*** Input records Section Begins ***

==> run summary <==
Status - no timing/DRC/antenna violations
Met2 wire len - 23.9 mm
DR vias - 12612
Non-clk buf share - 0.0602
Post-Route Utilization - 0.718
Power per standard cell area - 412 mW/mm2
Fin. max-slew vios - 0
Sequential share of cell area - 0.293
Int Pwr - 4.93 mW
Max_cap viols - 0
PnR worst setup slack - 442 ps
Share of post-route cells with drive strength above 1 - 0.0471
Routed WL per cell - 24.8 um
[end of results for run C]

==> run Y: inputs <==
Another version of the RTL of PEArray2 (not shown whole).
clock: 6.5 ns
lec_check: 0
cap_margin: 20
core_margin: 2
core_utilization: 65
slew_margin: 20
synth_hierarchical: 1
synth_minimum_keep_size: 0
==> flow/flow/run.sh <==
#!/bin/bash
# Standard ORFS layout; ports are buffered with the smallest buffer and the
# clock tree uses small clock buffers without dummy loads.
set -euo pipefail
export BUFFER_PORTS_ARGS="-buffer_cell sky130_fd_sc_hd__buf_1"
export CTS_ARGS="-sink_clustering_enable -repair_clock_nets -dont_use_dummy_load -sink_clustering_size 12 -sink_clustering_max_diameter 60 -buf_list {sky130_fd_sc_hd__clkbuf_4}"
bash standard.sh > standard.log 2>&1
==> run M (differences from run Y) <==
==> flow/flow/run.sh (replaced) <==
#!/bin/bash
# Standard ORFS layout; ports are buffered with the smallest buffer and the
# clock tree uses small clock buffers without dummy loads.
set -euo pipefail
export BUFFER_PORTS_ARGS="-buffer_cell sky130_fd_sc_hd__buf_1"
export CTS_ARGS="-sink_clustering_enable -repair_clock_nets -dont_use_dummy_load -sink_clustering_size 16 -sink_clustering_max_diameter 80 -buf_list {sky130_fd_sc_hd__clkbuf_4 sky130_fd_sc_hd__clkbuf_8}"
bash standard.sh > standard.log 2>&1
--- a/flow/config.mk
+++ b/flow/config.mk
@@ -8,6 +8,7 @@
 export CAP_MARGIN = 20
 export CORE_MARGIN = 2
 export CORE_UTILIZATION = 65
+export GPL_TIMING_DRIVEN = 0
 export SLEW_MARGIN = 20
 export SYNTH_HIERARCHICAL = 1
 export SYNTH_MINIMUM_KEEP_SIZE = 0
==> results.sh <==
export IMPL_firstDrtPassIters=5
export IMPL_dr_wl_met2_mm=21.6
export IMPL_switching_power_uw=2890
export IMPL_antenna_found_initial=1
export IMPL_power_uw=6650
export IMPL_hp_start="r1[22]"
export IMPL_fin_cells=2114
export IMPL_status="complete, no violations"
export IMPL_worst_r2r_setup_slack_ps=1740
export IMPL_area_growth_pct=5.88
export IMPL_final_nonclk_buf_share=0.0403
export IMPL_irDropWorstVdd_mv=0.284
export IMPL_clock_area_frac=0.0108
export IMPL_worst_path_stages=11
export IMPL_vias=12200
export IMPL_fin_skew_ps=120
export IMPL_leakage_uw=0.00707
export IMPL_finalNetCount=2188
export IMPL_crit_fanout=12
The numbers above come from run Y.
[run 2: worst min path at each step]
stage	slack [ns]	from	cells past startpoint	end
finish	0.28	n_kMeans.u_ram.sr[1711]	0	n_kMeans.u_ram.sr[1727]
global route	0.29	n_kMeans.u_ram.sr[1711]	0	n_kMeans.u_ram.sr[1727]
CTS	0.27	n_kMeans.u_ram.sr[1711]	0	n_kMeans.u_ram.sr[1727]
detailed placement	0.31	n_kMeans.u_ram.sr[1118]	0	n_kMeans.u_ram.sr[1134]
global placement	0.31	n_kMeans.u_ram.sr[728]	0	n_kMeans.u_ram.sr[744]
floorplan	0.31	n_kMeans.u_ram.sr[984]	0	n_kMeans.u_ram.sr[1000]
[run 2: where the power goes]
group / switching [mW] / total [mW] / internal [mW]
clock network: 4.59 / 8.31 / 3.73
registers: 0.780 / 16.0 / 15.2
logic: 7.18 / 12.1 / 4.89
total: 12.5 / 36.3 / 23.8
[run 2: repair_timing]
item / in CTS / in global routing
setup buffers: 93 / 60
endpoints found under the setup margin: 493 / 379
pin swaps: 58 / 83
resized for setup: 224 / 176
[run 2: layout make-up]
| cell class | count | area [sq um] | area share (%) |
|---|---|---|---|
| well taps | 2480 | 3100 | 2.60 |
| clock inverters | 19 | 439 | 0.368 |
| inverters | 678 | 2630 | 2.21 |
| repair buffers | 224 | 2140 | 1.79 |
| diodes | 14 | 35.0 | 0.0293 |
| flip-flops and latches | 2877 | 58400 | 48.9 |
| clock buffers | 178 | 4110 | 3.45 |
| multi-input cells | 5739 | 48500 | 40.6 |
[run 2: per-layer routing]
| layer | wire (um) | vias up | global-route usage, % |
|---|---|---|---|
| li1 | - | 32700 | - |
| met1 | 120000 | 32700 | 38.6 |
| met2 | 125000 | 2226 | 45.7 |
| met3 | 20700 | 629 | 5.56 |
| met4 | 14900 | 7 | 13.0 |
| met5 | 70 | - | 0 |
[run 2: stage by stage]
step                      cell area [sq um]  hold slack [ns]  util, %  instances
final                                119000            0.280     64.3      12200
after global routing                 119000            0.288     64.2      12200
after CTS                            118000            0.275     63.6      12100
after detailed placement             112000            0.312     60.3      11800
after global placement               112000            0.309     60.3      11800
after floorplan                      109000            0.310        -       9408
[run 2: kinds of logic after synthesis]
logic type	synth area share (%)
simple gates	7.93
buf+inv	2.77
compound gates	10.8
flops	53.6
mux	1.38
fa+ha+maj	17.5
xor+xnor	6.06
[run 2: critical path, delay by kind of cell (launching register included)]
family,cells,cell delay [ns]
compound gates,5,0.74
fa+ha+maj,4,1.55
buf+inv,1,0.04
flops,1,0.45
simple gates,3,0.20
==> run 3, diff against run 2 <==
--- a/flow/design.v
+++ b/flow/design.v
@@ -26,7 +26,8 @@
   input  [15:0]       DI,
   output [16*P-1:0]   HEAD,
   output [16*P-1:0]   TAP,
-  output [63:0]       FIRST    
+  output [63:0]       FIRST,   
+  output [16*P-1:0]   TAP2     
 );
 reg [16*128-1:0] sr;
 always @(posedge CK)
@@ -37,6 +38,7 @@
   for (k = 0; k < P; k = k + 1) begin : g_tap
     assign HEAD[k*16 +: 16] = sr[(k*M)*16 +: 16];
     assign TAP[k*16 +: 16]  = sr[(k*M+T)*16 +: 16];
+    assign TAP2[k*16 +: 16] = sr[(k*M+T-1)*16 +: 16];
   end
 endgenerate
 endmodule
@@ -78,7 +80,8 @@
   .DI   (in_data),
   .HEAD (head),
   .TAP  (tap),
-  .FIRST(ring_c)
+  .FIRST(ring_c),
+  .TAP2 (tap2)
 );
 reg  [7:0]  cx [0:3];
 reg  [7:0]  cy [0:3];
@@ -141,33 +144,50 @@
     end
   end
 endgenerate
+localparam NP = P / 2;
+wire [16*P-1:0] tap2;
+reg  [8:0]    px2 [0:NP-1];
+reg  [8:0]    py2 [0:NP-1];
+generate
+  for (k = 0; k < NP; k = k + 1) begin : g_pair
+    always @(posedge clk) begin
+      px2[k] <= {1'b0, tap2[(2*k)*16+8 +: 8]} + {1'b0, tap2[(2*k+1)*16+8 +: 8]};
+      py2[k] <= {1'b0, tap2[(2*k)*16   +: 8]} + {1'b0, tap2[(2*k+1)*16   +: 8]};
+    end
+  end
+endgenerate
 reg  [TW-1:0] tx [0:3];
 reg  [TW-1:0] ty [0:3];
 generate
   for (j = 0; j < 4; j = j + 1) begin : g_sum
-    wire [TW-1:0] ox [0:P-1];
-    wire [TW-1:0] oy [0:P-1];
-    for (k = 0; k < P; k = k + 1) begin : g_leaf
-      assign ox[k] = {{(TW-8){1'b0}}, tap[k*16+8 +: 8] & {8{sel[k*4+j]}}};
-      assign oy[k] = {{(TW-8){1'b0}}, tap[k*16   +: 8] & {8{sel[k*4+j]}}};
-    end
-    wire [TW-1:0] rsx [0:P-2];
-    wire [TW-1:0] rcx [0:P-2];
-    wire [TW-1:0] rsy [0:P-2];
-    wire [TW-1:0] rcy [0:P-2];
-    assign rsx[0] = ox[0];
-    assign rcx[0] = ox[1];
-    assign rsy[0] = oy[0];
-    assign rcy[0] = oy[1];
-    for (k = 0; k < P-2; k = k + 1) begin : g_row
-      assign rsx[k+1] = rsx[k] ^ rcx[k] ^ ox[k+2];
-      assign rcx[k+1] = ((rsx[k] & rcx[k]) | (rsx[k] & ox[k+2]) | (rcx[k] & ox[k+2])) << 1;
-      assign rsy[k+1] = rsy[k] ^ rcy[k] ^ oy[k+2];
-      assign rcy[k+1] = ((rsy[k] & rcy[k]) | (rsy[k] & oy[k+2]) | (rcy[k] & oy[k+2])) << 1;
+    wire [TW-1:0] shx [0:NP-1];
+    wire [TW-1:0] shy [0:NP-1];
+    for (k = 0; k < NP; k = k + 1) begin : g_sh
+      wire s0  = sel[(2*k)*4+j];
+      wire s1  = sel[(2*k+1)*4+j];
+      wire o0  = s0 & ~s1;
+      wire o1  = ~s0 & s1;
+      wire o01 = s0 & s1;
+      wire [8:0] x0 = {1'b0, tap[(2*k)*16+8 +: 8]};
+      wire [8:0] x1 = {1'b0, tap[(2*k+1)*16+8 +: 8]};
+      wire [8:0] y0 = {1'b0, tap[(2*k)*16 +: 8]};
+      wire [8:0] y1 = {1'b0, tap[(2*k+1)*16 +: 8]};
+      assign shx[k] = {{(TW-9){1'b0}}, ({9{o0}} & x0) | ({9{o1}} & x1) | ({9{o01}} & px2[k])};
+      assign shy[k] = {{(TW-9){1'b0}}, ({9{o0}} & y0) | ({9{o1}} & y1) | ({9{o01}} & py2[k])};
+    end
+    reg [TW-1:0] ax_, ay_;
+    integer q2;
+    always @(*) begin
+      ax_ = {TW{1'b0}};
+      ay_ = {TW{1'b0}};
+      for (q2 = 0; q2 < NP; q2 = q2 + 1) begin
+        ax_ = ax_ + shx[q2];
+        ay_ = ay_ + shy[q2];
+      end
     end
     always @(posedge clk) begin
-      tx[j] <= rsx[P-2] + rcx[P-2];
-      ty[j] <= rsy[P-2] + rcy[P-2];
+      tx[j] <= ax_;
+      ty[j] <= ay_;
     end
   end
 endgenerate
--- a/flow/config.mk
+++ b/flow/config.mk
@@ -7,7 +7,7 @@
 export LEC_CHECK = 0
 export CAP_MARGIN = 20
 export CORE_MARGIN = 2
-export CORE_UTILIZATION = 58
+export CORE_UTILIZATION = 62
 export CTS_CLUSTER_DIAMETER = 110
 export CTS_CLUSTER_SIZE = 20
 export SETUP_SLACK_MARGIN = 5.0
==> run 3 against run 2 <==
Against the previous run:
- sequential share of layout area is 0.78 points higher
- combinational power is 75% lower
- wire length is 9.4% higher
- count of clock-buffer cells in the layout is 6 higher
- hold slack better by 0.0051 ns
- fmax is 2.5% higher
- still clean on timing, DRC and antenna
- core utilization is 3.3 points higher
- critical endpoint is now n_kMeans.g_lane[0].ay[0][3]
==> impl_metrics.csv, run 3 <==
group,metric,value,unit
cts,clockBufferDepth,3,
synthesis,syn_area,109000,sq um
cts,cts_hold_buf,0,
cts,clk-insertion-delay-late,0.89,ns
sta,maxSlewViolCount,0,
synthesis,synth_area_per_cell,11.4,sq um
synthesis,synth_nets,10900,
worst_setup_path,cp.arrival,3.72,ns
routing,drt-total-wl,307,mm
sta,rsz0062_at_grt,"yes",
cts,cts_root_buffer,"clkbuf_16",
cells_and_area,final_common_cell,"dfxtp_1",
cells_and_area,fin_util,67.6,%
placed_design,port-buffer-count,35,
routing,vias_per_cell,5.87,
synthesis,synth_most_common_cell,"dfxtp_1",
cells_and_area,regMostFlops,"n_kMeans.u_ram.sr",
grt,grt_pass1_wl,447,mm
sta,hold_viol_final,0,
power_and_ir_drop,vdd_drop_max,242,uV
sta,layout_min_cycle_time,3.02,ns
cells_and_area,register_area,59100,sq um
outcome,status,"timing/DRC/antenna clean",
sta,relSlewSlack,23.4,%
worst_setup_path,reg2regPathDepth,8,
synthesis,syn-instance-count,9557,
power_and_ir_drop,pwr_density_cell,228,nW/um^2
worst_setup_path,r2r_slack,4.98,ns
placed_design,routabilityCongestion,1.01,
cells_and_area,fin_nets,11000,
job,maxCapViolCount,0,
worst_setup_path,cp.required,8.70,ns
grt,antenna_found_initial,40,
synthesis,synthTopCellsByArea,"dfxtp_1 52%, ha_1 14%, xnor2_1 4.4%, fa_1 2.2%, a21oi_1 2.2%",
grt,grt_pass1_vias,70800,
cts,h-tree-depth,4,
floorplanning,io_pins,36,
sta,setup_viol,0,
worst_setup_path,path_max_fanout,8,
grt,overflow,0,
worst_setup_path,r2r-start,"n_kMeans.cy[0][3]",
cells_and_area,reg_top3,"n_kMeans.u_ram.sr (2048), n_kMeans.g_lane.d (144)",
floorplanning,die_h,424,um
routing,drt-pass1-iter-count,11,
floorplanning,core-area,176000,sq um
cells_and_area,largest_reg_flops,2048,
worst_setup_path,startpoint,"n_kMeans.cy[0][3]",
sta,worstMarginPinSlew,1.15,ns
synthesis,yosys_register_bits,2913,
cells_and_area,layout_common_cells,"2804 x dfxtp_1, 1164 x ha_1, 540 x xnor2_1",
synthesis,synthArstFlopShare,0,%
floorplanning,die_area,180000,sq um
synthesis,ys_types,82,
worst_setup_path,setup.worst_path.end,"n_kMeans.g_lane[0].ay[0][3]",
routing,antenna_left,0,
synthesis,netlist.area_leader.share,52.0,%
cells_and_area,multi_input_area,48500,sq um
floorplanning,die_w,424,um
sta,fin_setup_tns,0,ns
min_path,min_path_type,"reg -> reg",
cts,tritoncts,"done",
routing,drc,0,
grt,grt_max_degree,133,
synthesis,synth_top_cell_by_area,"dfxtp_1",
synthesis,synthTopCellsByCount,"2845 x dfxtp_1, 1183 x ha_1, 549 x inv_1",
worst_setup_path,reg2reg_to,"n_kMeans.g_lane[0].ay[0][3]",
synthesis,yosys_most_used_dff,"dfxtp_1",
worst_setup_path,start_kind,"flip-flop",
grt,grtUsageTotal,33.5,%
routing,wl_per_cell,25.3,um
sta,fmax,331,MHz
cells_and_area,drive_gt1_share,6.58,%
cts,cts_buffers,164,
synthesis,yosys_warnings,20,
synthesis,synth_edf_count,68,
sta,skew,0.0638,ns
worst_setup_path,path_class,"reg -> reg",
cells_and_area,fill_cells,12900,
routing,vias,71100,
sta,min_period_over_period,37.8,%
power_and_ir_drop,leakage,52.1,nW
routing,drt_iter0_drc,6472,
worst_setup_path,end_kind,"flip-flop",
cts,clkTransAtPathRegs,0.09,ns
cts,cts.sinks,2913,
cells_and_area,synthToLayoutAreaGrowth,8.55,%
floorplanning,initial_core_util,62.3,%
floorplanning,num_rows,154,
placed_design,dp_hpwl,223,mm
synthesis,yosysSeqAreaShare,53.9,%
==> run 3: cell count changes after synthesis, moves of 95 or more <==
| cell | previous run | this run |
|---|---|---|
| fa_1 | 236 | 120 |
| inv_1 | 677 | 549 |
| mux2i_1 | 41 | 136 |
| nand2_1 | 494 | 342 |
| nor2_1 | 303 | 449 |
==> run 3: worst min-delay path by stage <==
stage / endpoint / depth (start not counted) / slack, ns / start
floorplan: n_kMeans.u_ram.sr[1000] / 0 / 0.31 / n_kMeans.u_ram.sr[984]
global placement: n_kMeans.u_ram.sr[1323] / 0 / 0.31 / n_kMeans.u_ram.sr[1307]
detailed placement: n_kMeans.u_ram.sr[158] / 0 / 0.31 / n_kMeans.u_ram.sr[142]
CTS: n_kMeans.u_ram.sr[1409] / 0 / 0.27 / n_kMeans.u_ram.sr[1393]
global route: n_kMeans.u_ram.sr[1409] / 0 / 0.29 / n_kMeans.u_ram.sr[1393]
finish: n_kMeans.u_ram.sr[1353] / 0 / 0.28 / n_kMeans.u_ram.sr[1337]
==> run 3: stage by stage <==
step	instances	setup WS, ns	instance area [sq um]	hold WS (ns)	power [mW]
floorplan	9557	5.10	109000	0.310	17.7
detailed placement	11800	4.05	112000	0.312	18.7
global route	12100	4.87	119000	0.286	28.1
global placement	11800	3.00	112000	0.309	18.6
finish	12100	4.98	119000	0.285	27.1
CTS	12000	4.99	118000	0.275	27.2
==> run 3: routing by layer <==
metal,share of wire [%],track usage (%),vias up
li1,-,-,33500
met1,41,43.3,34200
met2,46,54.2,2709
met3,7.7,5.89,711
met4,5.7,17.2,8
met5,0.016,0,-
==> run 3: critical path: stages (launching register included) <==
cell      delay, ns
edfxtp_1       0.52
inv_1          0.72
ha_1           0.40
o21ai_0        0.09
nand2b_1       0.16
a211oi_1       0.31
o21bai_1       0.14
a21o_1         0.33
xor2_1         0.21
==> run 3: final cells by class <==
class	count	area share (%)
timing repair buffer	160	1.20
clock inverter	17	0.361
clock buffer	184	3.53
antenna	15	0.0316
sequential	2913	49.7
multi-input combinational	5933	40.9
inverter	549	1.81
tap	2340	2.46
What follows belongs to an exercise in optimizing a design on an open flow for small area, a short achievable clock period and few clock cycles; a production flow would make more cautious choices. Only the layout flow was run in this run; the RTL was not checked for function there. Power is estimated from default activity; no workload was simulated.

==> flow/design.v <==
`timescale 1ns / 1ps
module knn_stage1 (
    input      [63:0] train_data,
    input      [63:0] test_data,
    output reg [63:0] diff
    );
    function [7:0] absdiff(input [7:0] a, input [7:0] b);
        reg [7:0] g, t, G, T;
        reg       c;
        integer i, j, k;
        begin
            g = a & ~b;
            t = a | ~b;
            G = g;
            T = t;
            for (k = 0; k < 3; k = k + 1)
                for (i = 0; i < 8; i = i + 1)
                    if (i & (1 << k)) begin
                        j = ((i >> k) << k) - 1;
                        G[i] = G[i] | (T[i] & G[j]);
                        T[i] = T[i] & T[j];
                    end
            c = G[7];
            absdiff[0] = a[0] ^ b[0];
            for (i = 1; i < 8; i = i + 1)
                absdiff[i] = a[i] ^ (b[i] ^ (c ^ (G[i-1] | (c & T[i-1]))));
        end
    endfunction
    integer f;
    always @(*)
        for (f = 0; f < 8; f = f + 1)
            diff[f*8 +: 8] = absdiff(train_data[f*8 +: 8], test_data[f*8 +: 8]);
endmodule
Context: an optimization exercise on an open-source flow, tuned for small area, a short achievable clock period and few clock cycles. The choices shown serve that exercise and are no tape-out recipe. Only simulation tests tie the RTL to the original design; equivalence was not proved. No activity file was given, so power comes from the tool's default toggle rates.

## TR
// qdec_Arith_decoder
module qdec_Arith_decoder (
    input  logic        clk,
    input  logic        rst_n,
    input  logic        arithInit,  
    input  logic        dec_run,    
    input  logic        EPMode,     
    input  logic [6:0]  ctxState,   
    output logic        dec_rdy,    
    output logic        ruiBin,
    output logic        ruiBin_vld,
    output logic [6:0]  ctxStateUpdate,
    input  logic [7:0]  bitstreamFetch,
    input  logic        bitstreamFetch_vld,
    output logic        bitstreamFetch_rdy
);
Size in the first run: roughly 1300 cells after synthesis, roughly 65 flip-flops.
Settings: LEC_CHECK=0, ABC_AREA=1, CAP_MARGIN=20, CORE_MARGIN=2, CORE_UTILIZATION=50, CTS_BUF_LIST=sky130_fd_sc_hd__clkbuf_4 sky130_fd_sc_hd__clkbuf_8, SETUP_SLACK_MARGIN=4.1, SLEW_MARGIN=20; clock period 8.0 ns.
run.sh (not shown) runs the stock make flow with config.mk's settings and CLKGATE_MAP_FILE= SYNTH_SCRIPT=/design/flow/synth_recipe.tcl, a recipe that flattens the netlist after the stock synthesis.
TR completed; timing, DRC and antenna clean
Testbench counts of TR, summed over its fixed seeds: cycles 32,096.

*** Input records Section Ends ***

- **Problem to solve**
Lines of the listing above that contain the word "posedge" should all be returned.

- **Completed exercise**
 always @(posedge CK)
+    always @(posedge clk) begin
     always @(posedge clk) begin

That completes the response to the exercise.